Machine Learning-Based Plasma Protein Risk Score Improves Atrial Fibrillation Prediction Over Clinical and Genomic Models
Circulation: Genomic and Precision Medicine, 2025
Kim M., Khurshid S., Kany S., Weng L., Urbut S., Roselli C., Wijdeveld L., Jurgens S., Rämö J., Ellinor P., Fahed A.
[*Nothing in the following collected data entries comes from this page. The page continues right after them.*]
Background: an optimization exercise with open tools, aiming at small area, a short achievable clock period and few clock cycles. Do not read the settings as production practice.

run a:
==> flow/design.v <==
module dividor_rtl #(parameter SIZE=16)
		(
			input clk, rst, start,
			input [SIZE-1:0] a, b,
			output [SIZE-1:0] m,
			output [9:0] f,
			output done,
			output div0);
		localparam IDLE = 3'd0;
		localparam PREP = 3'd1;
		localparam INT  = 3'd2;
		localparam MUL  = 3'd3;
		localparam FRAC = 3'd4;
		localparam FIN  = 3'd5;
		reg [2:0] state;
		reg [2:0] cnt;           
		reg [15:0] b_r;
		reg [17:0] b3;           
		reg [15:0] p;            
		reg [15:0] q;            
		reg [9:0] fr;            
		reg [1:0] nb;            
		reg short;               
		function [15:0] below_lead(input [15:0] x);
			reg [15:0] s1, s2, s4;
			begin
				s1 = x | (x >> 1);
				s2 = s1 | (s1 >> 2);
				s4 = s2 | (s2 >> 4);
				below_lead = (s4 | (s4 >> 8)) >> 1;
			end
		endfunction
		wire [15:0] bs = below_lead(b);
		wire [8:0] z;
		genvar j;
		generate for (j = 0; j < 8; j = j + 1) begin : g_z
			wire [31:0] lim = ({16'd0, bs} << (2*j)) | ((32'd1 << (2*j)) - 32'd1);
			assign z[j] = ~|(a & ~lim[15:0]);
		end endgenerate
		assign z[8] = 1'b1;
		integer i;
		reg [8:1] sh;            
		reg [31:0] a_sh;
		always @(*) begin
			a_sh = 32'd0;
			for (i = 1; i <= 8; i = i + 1)
				if (sh[i]) a_sh = a_sh | ({q, 16'd0} >> (2*i));
		end
		wire [17:0] t = {p, nb};
		wire [18:0] d1 = {1'b0, t} - {3'b0, b_r};
		wire [18:0] d2 = {1'b0, t} - {2'b0, b_r, 1'b0};
		wire [18:0] d3 = {1'b0, t} - {1'b0, b3};
		wire [1:0] qq = !d3[18] ? 2'd3 : !d2[18] ? 2'd2 : !d1[18] ? 2'd1 : 2'd0;
		wire [15:0] p_step = !d3[18] ? d3[15:0] : !d2[18] ? d2[15:0] : !d1[18] ? d1[15:0] : t[15:0];
		wire [25:0] n1000 = {p, 10'd0} - {6'd0, p, 4'd0} - {7'd0, p, 3'd0};
		always @(posedge clk or posedge rst)
			if (rst)
				state <= IDLE;
			else case (state)
				IDLE: if (start) state <= z[0] ? MUL : PREP;
				PREP: state <= INT;
				INT:  if (cnt == 3'd0) state <= MUL;
				MUL:  state <= (p == 16'd0) ? FIN : FRAC;
				FRAC: if (cnt == 3'd0) state <= FIN;
				default: state <= IDLE;
			endcase
		always @(posedge clk) begin
			b3 <= {1'b0, b_r, 1'b0} + {2'b0, b_r};
			for (i = 1; i <= 8; i = i + 1)
				sh[i] <= z[i] & ~z[i-1];
			case (state)
				IDLE: begin
					b_r <= b;
					p <= a;
					q <= a;
					short <= z[0];
				end
				PREP: begin
					p <= a_sh[31:16];
					q <= a_sh[15:0];
					cnt <= {sh[8] | sh[7] | sh[6] | sh[5], sh[8] | sh[7] | sh[4] | sh[3], sh[8] | sh[6] | sh[4] | sh[2]};
				end
				INT: begin
					p <= p_step;
					q <= {q[13:0], qq};
					cnt <= cnt - 3'd1;
				end
				MUL: begin
					p <= n1000[25:10];
					cnt <= 3'd4;
				end
				default: begin
					p <= p_step;
					cnt <= cnt - 3'd1;
				end
			endcase
			case (state)
				PREP: nb <= a_sh[15:14];
				INT:  nb <= q[13:12];
				MUL:  nb <= n1000[9:8];
				default: nb <= fr[7:6];
			endcase
			if (state == MUL)
				fr <= n1000[9:0];
			else
				fr <= {fr[7:0], qq};
		end
		assign m = short ? 16'd0 : q;
		assign f = fr;
		assign done = (state == FIN);
		assign div0 = (b_r == 16'd0);
endmodule
==> flow/config.mk <==
export PLATFORM = sky130hd
export DESIGN_NAME = dividor_rtl
export DESIGN_NICKNAME = dividor_rtl
export VERILOG_FILES = /design/flow/design.v
export SDC_FILE = /design/flow/constraint.sdc
export NUM_CORES = 4
export LEC_CHECK = 0
export CAP_MARGIN = 20
export CORE_MARGIN = 2
export CORE_UTILIZATION = 40
export SETUP_SLACK_MARGIN = 4.0
export SLEW_MARGIN = 20
==> flow/constraint.sdc <==
create_clock -name core_clock -period 7.5 [get_ports {clk}]
set_input_delay 1.5000 -clock core_clock [delete_from_list [all_inputs] [get_ports {clk}]]
set_output_delay 1.5000 -clock core_clock [all_outputs]
set_load 0.01 [all_outputs]
run.sh (not shown) runs the stock make flow with config.mk's settings and CLKGATE_MAP_FILE= SYNTH_SCRIPT=/design/flow/synth_recipe.tcl, a recipe that flattens the netlist after the stock synthesis.
Input changes introduced in run b (baseline for comparison: run a):
--- a/flow/design.v
+++ b/flow/design.v
@@ -19,29 +19,34 @@
 		reg [15:0] p;            
 		reg [15:0] q;            
 		reg [9:0] fr;            
 		reg [1:0] nb;            
 		reg short;               
 		function [15:0] below_lead(input [15:0] x);
-			reg [15:0] s1, s2, s4;
+			integer k;
 			begin
-				s1 = x | (x >> 1);
-				s2 = s1 | (s1 >> 2);
-				s4 = s2 | (s2 >> 4);
-				below_lead = (s4 | (s4 >> 8)) >> 1;
+				below_lead[15] = 1'b0;
+				for (k = 14; k >= 0; k = k - 1)
+					below_lead[k] = below_lead[k+1] | x[k+1];
 			end
 		endfunction
 		wire [15:0] bs = below_lead(b);
 		wire [8:0] z;
 		genvar j;
 		generate for (j = 0; j < 8; j = j + 1) begin : g_z
 			wire [31:0] lim = ({16'd0, bs} << (2*j)) | ((32'd1 << (2*j)) - 32'd1);
 			assign z[j] = ~|(a & ~lim[15:0]);
 		end endgenerate
 		assign z[8] = 1'b1;
 		integer i;
+		reg [3:0] nj;
+		always @(*) begin
+			nj = 4'd8;
+			for (i = 7; i >= 0; i = i - 1)
+				if (z[i]) nj = i;
+		end
 		reg [8:1] sh;            
 		reg [31:0] a_sh;
 		always @(*) begin
 			a_sh = 32'd0;
 			for (i = 1; i <= 8; i = i + 1)
 				if (sh[i]) a_sh = a_sh | ({q, 16'd0} >> (2*i));
@@ -49,13 +54,18 @@
 		wire [17:0] t = {p, nb};
 		wire [18:0] d1 = {1'b0, t} - {3'b0, b_r};
 		wire [18:0] d2 = {1'b0, t} - {2'b0, b_r, 1'b0};
 		wire [18:0] d3 = {1'b0, t} - {1'b0, b3};
 		wire [1:0] qq = !d3[18] ? 2'd3 : !d2[18] ? 2'd2 : !d1[18] ? 2'd1 : 2'd0;
 		wire [15:0] p_step = !d3[18] ? d3[15:0] : !d2[18] ? d2[15:0] : !d1[18] ? d1[15:0] : t[15:0];
-		wire [25:0] n1000 = {p, 10'd0} - {6'd0, p, 4'd0} - {7'd0, p, 3'd0};
+		wire [25:0] mx = {p, 10'd0};
+		wire [25:0] my = ~{6'd0, p, 4'd0};
+		wire [25:0] mz = ~{7'd0, p, 3'd0};
+		wire [25:0] ms = mx ^ my ^ mz;
+		wire [25:0] mc = (mx & my) | (mx & mz) | (my & mz);
+		wire [25:0] n1000 = ms + {mc[24:0], 1'b0} + 26'd2;
 		always @(posedge clk or posedge rst)
 			if (rst)
 				state <= IDLE;
 			else case (state)
 				IDLE: if (start) state <= z[0] ? MUL : PREP;
 				PREP: state <= INT;
@@ -63,25 +73,25 @@
 				MUL:  state <= (p == 16'd0) ? FIN : FRAC;
 				FRAC: if (cnt == 3'd0) state <= FIN;
 				default: state <= IDLE;
 			endcase
 		always @(posedge clk) begin
 			b3 <= {1'b0, b_r, 1'b0} + {2'b0, b_r};
-			for (i = 1; i <= 8; i = i + 1)
-				sh[i] <= z[i] & ~z[i-1];
 			case (state)
 				IDLE: begin
 					b_r <= b;
 					p <= a;
 					q <= a;
 					short <= z[0];
+					for (i = 1; i <= 8; i = i + 1)
+						sh[i] <= (nj == i);
+					cnt <= nj[2:0] - 3'd1;
 				end
 				PREP: begin
 					p <= a_sh[31:16];
 					q <= a_sh[15:0];
-					cnt <= {sh[8] | sh[7] | sh[6] | sh[5], sh[8] | sh[7] | sh[4] | sh[3], sh[8] | sh[6] | sh[4] | sh[2]};
 				end
 				INT: begin
 					p <= p_step;
 					q <= {q[13:0], qq};
 					cnt <= cnt - 3'd1;
 				end
Taking run a as the reference, in run b measured slew at the worst slew-check pin increased 0.22 ns; routed metal-1 wirelength increased 4.1%; routed wire length increased 6.3%; post-route cell area increased about 8%.
Non-clock inverter instance count of the final layout in run b is about 13% higher than in run a
Against run a, run b reports a gate count after technology mapping that is higher.
Function was not checked in any run of this note: the RTL went through the layout flow alone.

-- port drivers added, routing unchanged --
The flow's constraints put no driver on any port. The routed layouts listed below were extracted and timed again, unchanged, in two steps. Step 1 sets driving cells, clkbuf_16 on the clock port and buf_2 on the other inputs (assumed; they add their load-dependent delay and slew). Step 2 also shifts input and output timing later by t, the mid clock arrival at the registers, as if the neighbouring blocks saw the same clock. a / b / c = no drivers / after step 1 / after step 2; a / b = the first two.
run | t, ns | slack for setup (ns) | worst setup path after step 2 | worst data-port slew with drivers (ns) | cell pins on the clock port's net
run a | 0.401 | 4.076 / 4.071 / 3.698 | input to register | 0.03 | 1
run b | 0.401 | 3.748 / 3.752 / 3.351 | input to register | 0.05 | 1
After both steps every run listed still meets setup and hold. The setup slack of run b, which loses most, moves by +0.004 ns with the drivers and by -0.397 ns with both steps.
| Disease area | Application area | Sample type | Products |
|---|---|---|---|
CVD | Patient Stratification | Plasma |  Olink Explore 3072/384 |
Abstract
BACKGROUND:
Clinical factors discriminate incident atrial fibrillation (AF) risk with moderate accuracy, with only modest improvement after incorporation of polygenic risk scores. Whether emerging large-scale proteomic profiling can augment AF risk estimation is unknown.
METHODS:
In the UK Biobank cohort, we derived and validated a machine learning model to predict incident AF risk using serum proteins (Pro-AF). We compared Pro-AF to a validated clinical risk score (Cohorts for Heart and Aging Research in Genomic Epidemiology-Atrial Fibrillation, CHARGE-AF) and an AF polygenic risk score. Models were evaluated in a multiply resampled test set from nested cross-validation (internal test set), and a sample of UK Biobank participants separate from model development (hold-out test set). Metrics included discrimination of 5-year incident AF using time-dependent area under the receiver operating characteristic curve and net reclassification.
RESULTS:
Trained in 32 631 UK Biobank participants, Pro-AF predicts incident AF using 121 protein levels (out of 2911 protein analytes). When assessed in the internal test set comprising 30 632 individuals (mean age 57±8 years, 54% women, 2045 AF events) and hold-out test set comprising 13 998 individuals (mean age 57±8 years, 54% women, 870 AF events), discrimination of 5-year incident AF was highest using Pro-AF (area under the receiver operating characteristic curve internal: 0.761 [95% CI, 0.745–0.780], hold-out: 0.763 [0.734–0.784]), followed by CHARGE-AF (0.719 [0.700–0.737]; 0.702 [0.668–0.730]) and the polygenic risk score (0.686 [0.668–0.702]; 0.682 [0.660–0.710]). AF risk estimates were well-calibrated, and the addition of Pro-AF led to substantial continuous net reclassification improvement over CHARGE-AF (eg, internal test set 0.410 [0.330–0.492]). A simplified Pro-AF including only the 5 most influential proteins (NT-proBNP [N-terminal pro-brain natriuretic peptide], EDA2R [ectodysplasin A2 receptor], NPPB [B-type natriuretic peptide], BCAN [brevican core protein], and GDF15 [growth/differentiation factor 15]), retained favorable discriminative value (area under the receiver operating characteristic curve internal: 0.750 [0.733–0.768]; hold-out: 0.759 [0.732–0.790]).
CONCLUSIONS:
A machine learning-based protein score discriminates 5-year incident AF risk favorably compared with clinical and genetic risk factors. Large-scale proteomic analysis may assist in the prioritization of individuals at risk for AF for screening and related preventive interventions.